Genomic innovations and costs

Research is also ongoing analyzing gene-editing technologies that allow scientists to change an organism’s DNA by adding, removing or altering genetic material. Currently, genomes can be changed to manipulate a range of insects destroying large percentages of global crop production each year. Technology to do the same with small rodents is still in the research stage but will be integrated as scientists at government and private institutions learn more about the process.

“In theory, technology provides for more targeted, more efficacious and safer practices,” Baldwin says. “And these targeted and specific goals will have fewer impacts on other species and the environment.”

Baldwin admits the cost of innovation is becoming more affordable, but we still experience limited progress in the field. He hopes these expenses will continue to decline, and benefits will eventually outweigh their costs, allowing agricultural producers to integrate them into their operations.

He believes part of what drives these new innovations is the goal of finding techniques that are more cost-effective and efficacious. They must also reduce environmental concerns and have less impact on nontargeted wildlife.

“If we use a smaller number of tools like poisons, or eliminate those altogether, often innovation and new techniques will present strategies and opportunities to help us reach these goals,” he says.

Rodent control changing

The Automatic Trap Company Inc. is an example of changes occurring in rodent control. They’ve been the exclusive distributor of the Goodnature product line in the U.S. and Canada for seven years, handling direct relationships with universities, corporations and pest control companies, along with managing online sales.

Their revolutionary, automatically resetting traps are CO2-powered. Enticed by an attractant, rodents are lured inside to be instantly incapacitated by a single, powerful pneumatic strike. The trap resets and becomes ready for the next rodent. The uniquely designed attractants continue to draw in more rodents for constant functionality, while dead carcasses are carried away by scavengers without the risk of poisoning.

“Using older-style snap traps can be a messy business,” says Blair Calder, president of Automatic Trap Company. “Plus, it’s not always effective, trapping only legs and tails. No one wants to go searching for a rat partially caught in a trap.”
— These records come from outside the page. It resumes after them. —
$ cat config.mk
export PLATFORM = sky130hd
export DESIGN_NAME = pcmc_config
export DESIGN_NICKNAME = d
export VERILOG_FILES = /design/src/logic/pcmc_pkg.sv /design/src/logic/pcmc_config.sv
export SDC_FILE = /design/constraint.sdc
export NUM_CORES = 1
export LEC_CHECK = 0
export ABC_AREA = 1
export ABC_CLOCK_PERIOD_IN_PS = 2200
export BUFFER_PORTS_ARGS = -buffer_cell sky130_fd_sc_hd__buf_2
export CORE_MARGIN = 2
export CORE_UTILIZATION = 32
export DETAILED_ROUTE_END_ITERATION = 8
export REMOVE_ABC_BUFFERS = 1
export SLEW_MARGIN = 5
export SYNTH_ARGS = -nofsm -noshare
export SYNTH_HDL_FRONTEND = slang
export SYNTH_SLANG_ARGS = --single-unit
$ cat constraint.sdc
create_clock -name pclk -period 2.2 [get_ports pclk]
set_clock_uncertainty 0.2 [all_clocks]
set_input_delay 0.22 -clock pclk [delete_from_list [all_inputs] [get_ports pclk]]
set_output_delay 0.22 -clock pclk [all_outputs]
set_load 0.005 [all_outputs]
$ cat src/logic/pcmc_pkg.sv
// Register map, field layout and reset values of the pace and CM config
package pcmc_pkg;
   localparam int          ADDR_W      = 12;
   localparam int          DATA_W      = 32;
   localparam int          REG_W       = 24;
   localparam int          LANES       = 3;
   localparam int          BYTE_W      = 8;
   localparam int          DRV_W       = 6;
   // Printed register indices; byte address is four times the index
   localparam logic [ADDR_W-1:0] PACE_IDX  = 12'h004;
   localparam logic [ADDR_W-1:0] CMREF_IDX = 12'h005;
   localparam logic [ADDR_W-1:0] PACE_ADDR = PACE_IDX << 2;
   localparam logic [ADDR_W-1:0] CMREF_ADDR = CMREF_IDX << 2;
   localparam logic [1:0]  ALIGN_OK    = 2'h0;
   localparam logic [REG_W-1:0] PACE_RST  = 24'h000F88;
   localparam logic [REG_W-1:0] PACE_MASK = 24'h000FFF;
   localparam logic [REG_W-1:0] CMREF_RST = 24'hE00000;
   localparam logic [REG_W-1:0] CMREF_MASK = 24'hF87FF4;
   localparam logic [DATA_W-REG_W-1:0] PAD_ZERO = 8'h00;
   // Pace control fields
   localparam int          FILT_W_BIT  = 11;
   localparam int          FILT_2_BIT  = 10;
   localparam int          FILT_1_BIT  = 9;
   localparam int          SEL3_MSB    = 8;
   localparam int          SEL3_LSB    = 7;
   localparam int          SEL2_MSB    = 6;
   localparam int          SEL2_LSB    = 5;
   localparam int          SEL1_MSB    = 4;
   localparam int          SEL1_LSB    = 3;
   localparam int          DET3_BIT    = 2;
   localparam int          DET2_BIT    = 1;
   localparam int          DET1_BIT    = 0;
   // Common-mode and reference fields
   localparam int          CM_MSB      = 23;
   localparam int          CM_LSB      = 19;
   localparam int          SUM_MSB     = 14;
   localparam int          SUM_LSB     = 9;
   localparam int          CEREF_BIT   = 8;
   localparam int          DSEL_MSB    = 7;
   localparam int          DSEL_LSB    = 4;
   localparam int          EXTERNAL_COMMON_MODE_SELECT_BIT   = 2;
   localparam logic [4:0]  CM_NONE     = 5'h00;
   // Lead codes for the pace detectors
   typedef enum logic [1:0] {
      PCMC_LEAD_I   = 2'b00,
      PCMC_LEAD_II  = 2'b01,
      PCMC_LEAD_III = 2'b10,
      PCMC_LEAD_AVF = 2'b11
   } pcmc_lead_t;
   // Drive electrode codes; higher codes are reserved
   typedef enum logic [3:0] {
      PCMC_DRV_OUT = 4'b0000,
      PCMC_DRV_LA  = 4'b0001,
      PCMC_DRV_LL  = 4'b0010,
      PCMC_DRV_RA  = 4'b0011,
      PCMC_DRV_V1  = 4'b0100,
      PCMC_DRV_V2  = 4'b0101
   } pcmc_drv_t;
   localparam logic [DRV_W-1:0] DRV_NONE = 6'h00;
   localparam logic [DRV_W-1:0] DRV_ONE  = 6'h01;
endpackage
Poison being phased out due to improved understanding

For multikill purposes, poisoning has long fit the bill.

“The problem with poison is it doesn’t stop killing at the rodent,” Calder says. “The rat eats it, and any number of predators including coyotes, possums, raccoons, bears, falcons, hawks, eagles and other scavengers all feast on the dead rat, in turn becoming poisoned themselves.”
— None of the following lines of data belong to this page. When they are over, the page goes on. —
==> src/design/fdi_pkg.sv <==
// Shared constants, modes and carriers of the floppy drive interface
package fdi_pkg;
   // Timing, with the 25 MHz system clock
   localparam int CLK_NS      = 40;
   localparam int CELL_NS     = 4000;
   localparam int CELL_CYC    = CELL_NS / CLK_NS;
   localparam int HALF_CYC    = CELL_CYC / 2;
   localparam int WPULSE_NS   = 200;
   localparam int WPULSE_CYC  = (WPULSE_NS + CLK_NS - 1) / CLK_NS;
   localparam int PRECOMP_NS  = 125;
   localparam int PRECOMP_CYC = (PRECOMP_NS / CLK_NS < 1) ? 1 : PRECOMP_NS / CLK_NS;
   localparam int STEP_NS     = 1000;
   localparam int STEP_CYC    = (STEP_NS + CLK_NS - 1) / CLK_NS;

   // Counter widths and typed constants
   localparam int PH_W = 7;
   localparam int ST_W = 5;
   localparam int WP_W = 3;
   localparam int SR_W = 2 * PRECOMP_CYC + 1;
   localparam logic [PH_W-1:0] PH_ZERO = 7'h00;
   localparam logic [PH_W-1:0] PH_LAST = PH_W'(CELL_CYC - 1);
   localparam logic [PH_W-1:0] PH_HALF = PH_W'(HALF_CYC);
   localparam logic [PH_W-1:0] PH_CMID = PH_W'(HALF_CYC / 2);
   localparam logic [PH_W-1:0] PH_DMID = PH_W'(HALF_CYC + HALF_CYC / 2);
   localparam logic [ST_W-1:0] ST_LOAD = ST_W'(STEP_CYC);
   localparam logic [WP_W-1:0] WP_LOAD = WP_W'(WPULSE_CYC);

   // Data word
   localparam int WORD_W = 8;
   localparam logic [2:0] BIT_LAST = 3'h7;
   localparam logic [2:0] BIT_FIRST = 3'h0;
   localparam logic [WORD_W-1:0] FILL_BYTE = 8'h00;
   localparam int SECTOR_BYTES_DEF = 256;
   localparam int BUF_DEPTH_DEF = 2;

   typedef enum logic [1:0] {
      W_IDLE = 2'b00,
      W_LEAD = 2'b01,
      W_DATA = 2'b10
   } wr_state_e;

   typedef enum logic {
      R_IDLE = 1'b0,
      R_RUN  = 1'b1
   } rd_state_e;

   typedef struct packed {
      logic sel_a;
      logic sel_b;
      logic motor;
      logic side_one;
   } drive_ctl_s;

   typedef struct packed {
      logic reading;
      logic writing;
      logic aborted;
      logic overrun;
      logic index_active;
      logic at_track_zero;
   } status_s;
endpackage : fdi_pkg

==> src/design/floppy_drive_interface.sv <==
// Floppy drive interface: data separator, word assembly, MFM writer with precompensation, drive control
`timescale 1ns/1ps
module floppy_drive_interface #(
   parameter int SECTOR_BYTES = fdi_pkg::SECTOR_BYTES_DEF,
   parameter int BUF_DEPTH    = fdi_pkg::BUF_DEPTH_DEF
) (
   // Clock and reset
   input  wire logic                       clk,
   input  wire logic                       nrst,
   // Host commands and drive settings
   input  wire logic                       cmd_read,
   input  wire logic                       cmd_write,
   input  wire logic                       cmd_step,
   input  wire logic                       step_toward_centre,
   input  wire fdi_pkg::drive_ctl_s        drive_ctl,
   // Write words from the host
   input  wire logic [fdi_pkg::WORD_W-1:0] wr_data,
   input  wire logic                       wr_valid,
   output logic                            wr_taken,
   // Read words to the host
   output logic [fdi_pkg::WORD_W-1:0]      rd_data,
   output logic                            rd_valid,
   input  wire logic                       rd_ready,
   // Events and status
   output logic                            irq,
   output fdi_pkg::status_s                status,
   // Drive inputs
   input  wire logic                       read_pulse_in,
   input  wire logic                       index_n,
   input  wire logic                       track_zero_n,
   input  wire logic                       write_protect_n,
   // Drive outputs
   output logic                            drive_a_select_n,
   output logic                            drive_b_select_n,
   output logic                            spindle_on_n,
   output logic                            step_dir,
   output logic                            step_pulse_n,
   output logic                            side_select_n,
   output logic                            write_pulse_out,
   output logic                            write_gate_n
);
   localparam int BC_W = $clog2(SECTOR_BYTES + 1);
   localparam logic [BC_W-1:0] BYTE_LAST = BC_W'(SECTOR_BYTES - 1);
   localparam int PC = fdi_pkg::PRECOMP_CYC;

   generate
      if (SECTOR_BYTES < 1 || BUF_DEPTH < 2) begin : g_bad
         $error("floppy_drive_interface needs SECTOR_BYTES >= 1 and BUF_DEPTH >= 2");
      end
   endgenerate

   // One-hot injection point in the precompensation shift register
   function automatic logic [fdi_pkg::SR_W-1:0] inject_at(input logic fire, input logic early, input logic late);
      logic [fdi_pkg::SR_W-1:0] v;
      v = '0;
      if (fire) begin
         if (early) v[0] = 1'b1;
         else if (late) v[2*PC] = 1'b1;
         else v[PC] = 1'b1;
      end
      return v;
   endfunction : inject_at

   // Read path state
   fdi_pkg::rd_state_e           rst_r, rst_nxt;
   logic [fdi_pkg::PH_W-1:0]     ph_r, ph_nxt;
   logic                         rd_prev_r, raw_read_r, raw_read_nxt, read_clock_r, read_clock_nxt;
   logic                         dbit_r, dbit_nxt, push_r, push_nxt, irq_r, irq_nxt;
   logic [fdi_pkg::WORD_W-1:0]   rsh_r, rsh_nxt, rword_r, rword_nxt;
   logic [2:0]                   rbit_r, rbit_nxt;
   logic [BC_W-1:0]              rbyte_r, rbyte_nxt;
   logic                         overrun_r, overrun_nxt, buf_in_ready;
   // Write path state
   fdi_pkg::wr_state_e           wst_r, wst_nxt;
   logic [fdi_pkg::PH_W-1:0]     wph_r, wph_nxt;
   logic [fdi_pkg::WORD_W-1:0]   wb_r, wb_nxt;
   logic [2:0]                   wbit_r, wbit_nxt;
   logic                         wprev_r, wprev_nxt, taken_r, taken_nxt, aborted_r, aborted_nxt;
   logic [BC_W-1:0]              wbyte_r, wbyte_nxt;
   logic [fdi_pkg::SR_W-1:0]     sr_r, sr_nxt, inj;
   logic [fdi_pkg::WP_W-1:0]     wp_cnt_r, wp_cnt_nxt;
   logic                         wpulse_r, wpulse_nxt, gate_n_r, gate_n_nxt;
   logic                         wcur, wnext, pc_early, pc_late;
   // Head and drive control state
   logic [fdi_pkg::ST_W-1:0]     st_cnt_r, st_cnt_nxt;
   logic                         step_n_r, step_n_nxt, dir_r, dir_nxt;
   fdi_pkg::drive_ctl_s          ctl_r;
   fdi_pkg::status_s             status_r, status_nxt;
   logic                         rd_edge, in_data_win, idle;

   assign idle        = (rst_r == fdi_pkg::R_IDLE) && (wst_r == fdi_pkg::W_IDLE);
   assign rd_edge     = read_pulse_in & ~rd_prev_r;
   assign in_data_win = (ph_r >= fdi_pkg::PH_HALF);
   assign wcur        = wb_r[wbit_r];
   assign wnext       = (wbit_r == fdi_pkg::BIT_FIRST) ? 1'b0 : wb_r[wbit_r - 3'h1];
   // A one is moved toward the neighbour that crowds it
   assign pc_early    = wprev_r & ~wnext;
   assign pc_late     = ~wprev_r & wnext;

   // Data separator and word assembly
   always_comb begin
      rst_nxt = rst_r;
      ph_nxt = (ph_r == fdi_pkg::PH_LAST) ? fdi_pkg::PH_ZERO : ph_r + 7'h01;
      raw_read_nxt = 1'b0;
      dbit_nxt = dbit_r;
      rsh_nxt = rsh_r;
      rword_nxt = rword_r;
      rbit_nxt = rbit_r;
      rbyte_nxt = rbyte_r;
      push_nxt = 1'b0;
      irq_nxt = 1'b0;
      overrun_nxt = overrun_r | (push_r & ~buf_in_ready);
      if (rst_r == fdi_pkg::R_IDLE) begin
         dbit_nxt = 1'b0;
         if (cmd_read && idle) begin
            rst_nxt = fdi_pkg::R_RUN;
            ph_nxt = fdi_pkg::PH_ZERO;
            rbit_nxt = '0;
            rbyte_nxt = '0;
            // A word lost on the start edge still counts, so the set wins over the clear
            overrun_nxt = push_r & ~buf_in_ready;
         end
      end else if (rd_edge) begin
         // Hard resync to the middle of the window the pulse fell in
         raw_read_nxt = 1'b1;
         dbit_nxt = dbit_r | in_data_win;
         ph_nxt = in_data_win ? fdi_pkg::PH_DMID : fdi_pkg::PH_CMID;
      end else if (ph_r == fdi_pkg::PH_LAST) begin
         rsh_nxt = {rsh_r[fdi_pkg::WORD_W-2:0], dbit_r};
         dbit_nxt = 1'b0;
         rbit_nxt = rbit_r + 3'h1;
         if (rbit_r == fdi_pkg::BIT_LAST) begin
            push_nxt = 1'b1;
            rword_nxt = {rsh_r[fdi_pkg::WORD_W-2:0], dbit_r};
            rbyte_nxt = rbyte_r + 1'b1;
            if (rbyte_r == BYTE_LAST) begin
               irq_nxt = 1'b1;
               rst_nxt = fdi_pkg::R_IDLE;
            end
         end
      end
      read_clock_nxt = (rst_nxt == fdi_pkg::R_RUN) && (ph_nxt >= fdi_pkg::PH_HALF);
   end

   always_ff @(posedge clk or negedge nrst) begin
      if (!nrst) begin
         rst_r <= fdi_pkg::R_IDLE;
         ph_r <= '0;
         rd_prev_r <= 1'b0;
         raw_read_r <= 1'b0;
         read_clock_r <= 1'b0;
         dbit_r <= 1'b0;
         rsh_r <= '0;
         rword_r <= '0;
         rbit_r <= '0;
         rbyte_r <= '0;
         push_r <= 1'b0;
         irq_r <= 1'b0;
         overrun_r <= 1'b0;
      end else begin
         rst_r <= rst_nxt;
         ph_r <= ph_nxt;
         rd_prev_r <= read_pulse_in;
         raw_read_r <= raw_read_nxt;
         read_clock_r <= read_clock_nxt;
         dbit_r <= dbit_nxt;
         rsh_r <= rsh_nxt;
         rword_r <= rword_nxt;
         rbit_r <= rbit_nxt;
         rbyte_r <= rbyte_nxt;
         push_r <= push_nxt;
         irq_r <= irq_nxt;
         overrun_r <= overrun_nxt;
      end
   end

   // The disk cannot be stalled, so a full buffer shows as overrun instead
   word_buffer #(.W(fdi_pkg::WORD_W), .DEPTH(BUF_DEPTH)) u_buf (
      .clk       (clk),
      .nrst      (nrst),
      .in_valid  (push_r),
      .in_ready  (buf_in_ready),
      .in_data   (rword_r),
      .out_valid (rd_valid),
      .out_ready (rd_ready),
      .out_data  (rd_data)
   );

   // MFM writer
   always_comb begin
      wst_nxt = wst_r;
      wph_nxt = (wph_r == fdi_pkg::PH_LAST) ? fdi_pkg::PH_ZERO : wph_r + 7'h01;
      wb_nxt = wb_r;
      wbit_nxt = wbit_r;
      wprev_nxt = wprev_r;
      wbyte_nxt = wbyte_r;
      taken_nxt = 1'b0;
      aborted_nxt = aborted_r;
      inj = '0;
      case (wst_r)
         fdi_pkg::W_IDLE: begin
            if (cmd_write && idle) begin
               if (!write_protect_n) begin
                  aborted_nxt = 1'b1;
               end else begin
                  wst_nxt = fdi_pkg::W_LEAD;
                  wph_nxt = fdi_pkg::PH_ZERO;
                  wbyte_nxt = '0;
                  aborted_nxt = 1'b0;
               end
            end
         end
         fdi_pkg::W_LEAD: begin
            // One quiet cell with the gate on before the first pulse
            if (wph_r == fdi_pkg::PH_LAST) begin
               wst_nxt = fdi_pkg::W_DATA;
               wb_nxt = wr_valid ? wr_data : fdi_pkg::FILL_BYTE;
               taken_nxt = wr_valid;
               wbit_nxt = fdi_pkg::BIT_LAST;
               wprev_nxt = 1'b0;
            end
         end
         fdi_pkg::W_DATA: begin
            if (wph_r == fdi_pkg::PH_ZERO) begin
               inj = inject_at(~wprev_r & ~wcur, 1'b0, 1'b0);
            end else if (wph_r == fdi_pkg::PH_HALF) begin
               inj = inject_at(wcur, pc_early, pc_late);
            end else if (wph_r == fdi_pkg::PH_LAST) begin
               wprev_nxt = wcur;
               if (wbit_r == fdi_pkg::BIT_FIRST) begin
                  wbyte_nxt = wbyte_r + 1'b1;
                  if (wbyte_r == BYTE_LAST) begin
                     wst_nxt = fdi_pkg::W_IDLE;
                  end else begin
                     wb_nxt = wr_valid ? wr_data : fdi_pkg::FILL_BYTE;
                     taken_nxt = wr_valid;
                     wbit_nxt = fdi_pkg::BIT_LAST;
                  end
               end else begin
                  wbit_nxt = wbit_r - 3'h1;
               end
            end
         end
         default: wst_nxt = fdi_pkg::W_IDLE;
      endcase
      if (wst_r != fdi_pkg::W_IDLE && !write_protect_n) begin
         wst_nxt = fdi_pkg::W_IDLE;
         aborted_nxt = 1'b1;
      end
      sr_nxt = (sr_r >> 1) | inj;
      if (sr_r[0]) wp_cnt_nxt = fdi_pkg::WP_LOAD;
      else if (wp_cnt_r != '0) wp_cnt_nxt = wp_cnt_r - 3'h1;
      else wp_cnt_nxt = '0;
      // Pulses still in flight are dropped so none leaves with the gate off
      if (wst_nxt == fdi_pkg::W_IDLE) begin
         sr_nxt = '0;
         wp_cnt_nxt = '0;
      end
      wpulse_nxt = (wp_cnt_nxt != '0);
      gate_n_nxt = (wst_nxt == fdi_pkg::W_IDLE);
   end

   always_ff @(posedge clk or negedge nrst) begin
      if (!nrst) begin
         wst_r <= fdi_pkg::W_IDLE;
         wph_r <= '0;
         wb_r <= '0;
         wbit_r <= '0;
         wprev_r <= 1'b0;
         wbyte_r <= '0;
         taken_r <= 1'b0;
         aborted_r <= 1'b0;
         sr_r <= '0;
         wp_cnt_r <= '0;
         wpulse_r <= 1'b0;
         gate_n_r <= 1'b1;
      end else begin
         wst_r <= wst_nxt;
         wph_r <= wph_nxt;
         wb_r <= wb_nxt;
         wbit_r <= wbit_nxt;
         wprev_r <= wprev_nxt;
         wbyte_r <= wbyte_nxt;
         taken_r <= taken_nxt;
         aborted_r <= aborted_nxt;
         sr_r <= sr_nxt;
         wp_cnt_r <= wp_cnt_nxt;
         wpulse_r <= wpulse_nxt;
         gate_n_r <= gate_n_nxt;
      end
   end

   // Head stepping, drive selection and status
   always_comb begin
      dir_nxt = dir_r;
      st_cnt_nxt = (st_cnt_r != '0) ? st_cnt_r - 5'h01 : st_cnt_r;
      // Stepping outward past track zero is refused
      if (cmd_step && st_cnt_r == '0 && (step_toward_centre || track_zero_n)) begin
         dir_nxt = step_toward_centre;
         st_cnt_nxt = fdi_pkg::ST_LOAD;
      end
      step_n_nxt = (st_cnt_nxt == '0);
      status_nxt.reading = (rst_nxt == fdi_pkg::R_RUN);
      status_nxt.writing = (wst_nxt != fdi_pkg::W_IDLE);
      status_nxt.aborted = aborted_nxt;
      status_nxt.overrun = overrun_nxt;
      status_nxt.index_active = ~index_n;
      status_nxt.at_track_zero = ~track_zero_n;
   end

   always_ff @(posedge clk or negedge nrst) begin
      if (!nrst) begin
         st_cnt_r <= '0;
         step_n_r <= 1'b1;
         dir_r <= 1'b0;
         ctl_r <= '1;
         status_r <= '0;
      end else begin
         st_cnt_r <= st_cnt_nxt;
         step_n_r <= step_n_nxt;
         dir_r <= dir_nxt;
         // Held inverted so each low-true pin leaves a flop directly
         ctl_r <= ~drive_ctl;
         status_r <= status_nxt;
      end
   end

   assign drive_a_select_n = ctl_r.sel_a;
   assign drive_b_select_n = ctl_r.sel_b;
   assign spindle_on_n     = ctl_r.motor;
   assign side_select_n    = ctl_r.side_one;
   assign step_dir         = dir_r;
   assign step_pulse_n     = step_n_r;
   assign write_pulse_out  = wpulse_r;
   assign write_gate_n     = gate_n_r;
   assign wr_taken         = taken_r;
   assign irq              = irq_r;
   assign status           = status_r;

   // Checks
   int unsigned step_low_q;
   always_ff @(posedge clk or negedge nrst) begin
      if (!nrst) step_low_q <= 0;
      else if (!step_n_r) step_low_q <= step_low_q + 1;
      else step_low_q <= 0;
   end
endmodule : floppy_drive_interface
Calder says our ability to understand poison's effect on the bigger picture is improving. We’re realizing how disruptive these toxins are, not only for mice and rats but everything that preys on them. He says every year, 70,000 veterinary calls are placed regarding accidental rodenticide poisoning in the U.S. More and more municipalities, states and provinces are recognizing the seriousness of rodenticides and are making them more difficult to access.

“The U.S. market is heading in this direction,” Calder says. “We’re understanding more of the danger. Simply letting homeowners access industrial-strength toxins isn’t a good idea. Pest control officers still need to use it in certain situations, but we need to have a better strategy.”

Calder believes these operators and related companies are responding to consumer demands as they become more knowledgeable of the dangers of toxic poisoning. In turn, they’re beginning to offer more and more environmentally friendly solutions.

“It’s not possible for us to coexist with rodents,” Calder says. “The impact they have on building structures, properties and, of course, spreading diseases must be minimized. For farmers and ranchers, death is a part of life as they constantly deal with their animals’ life cycles. Technology advances are appealing, as they add value to their own management and performance, plus feature a more humane method of controlling pests.”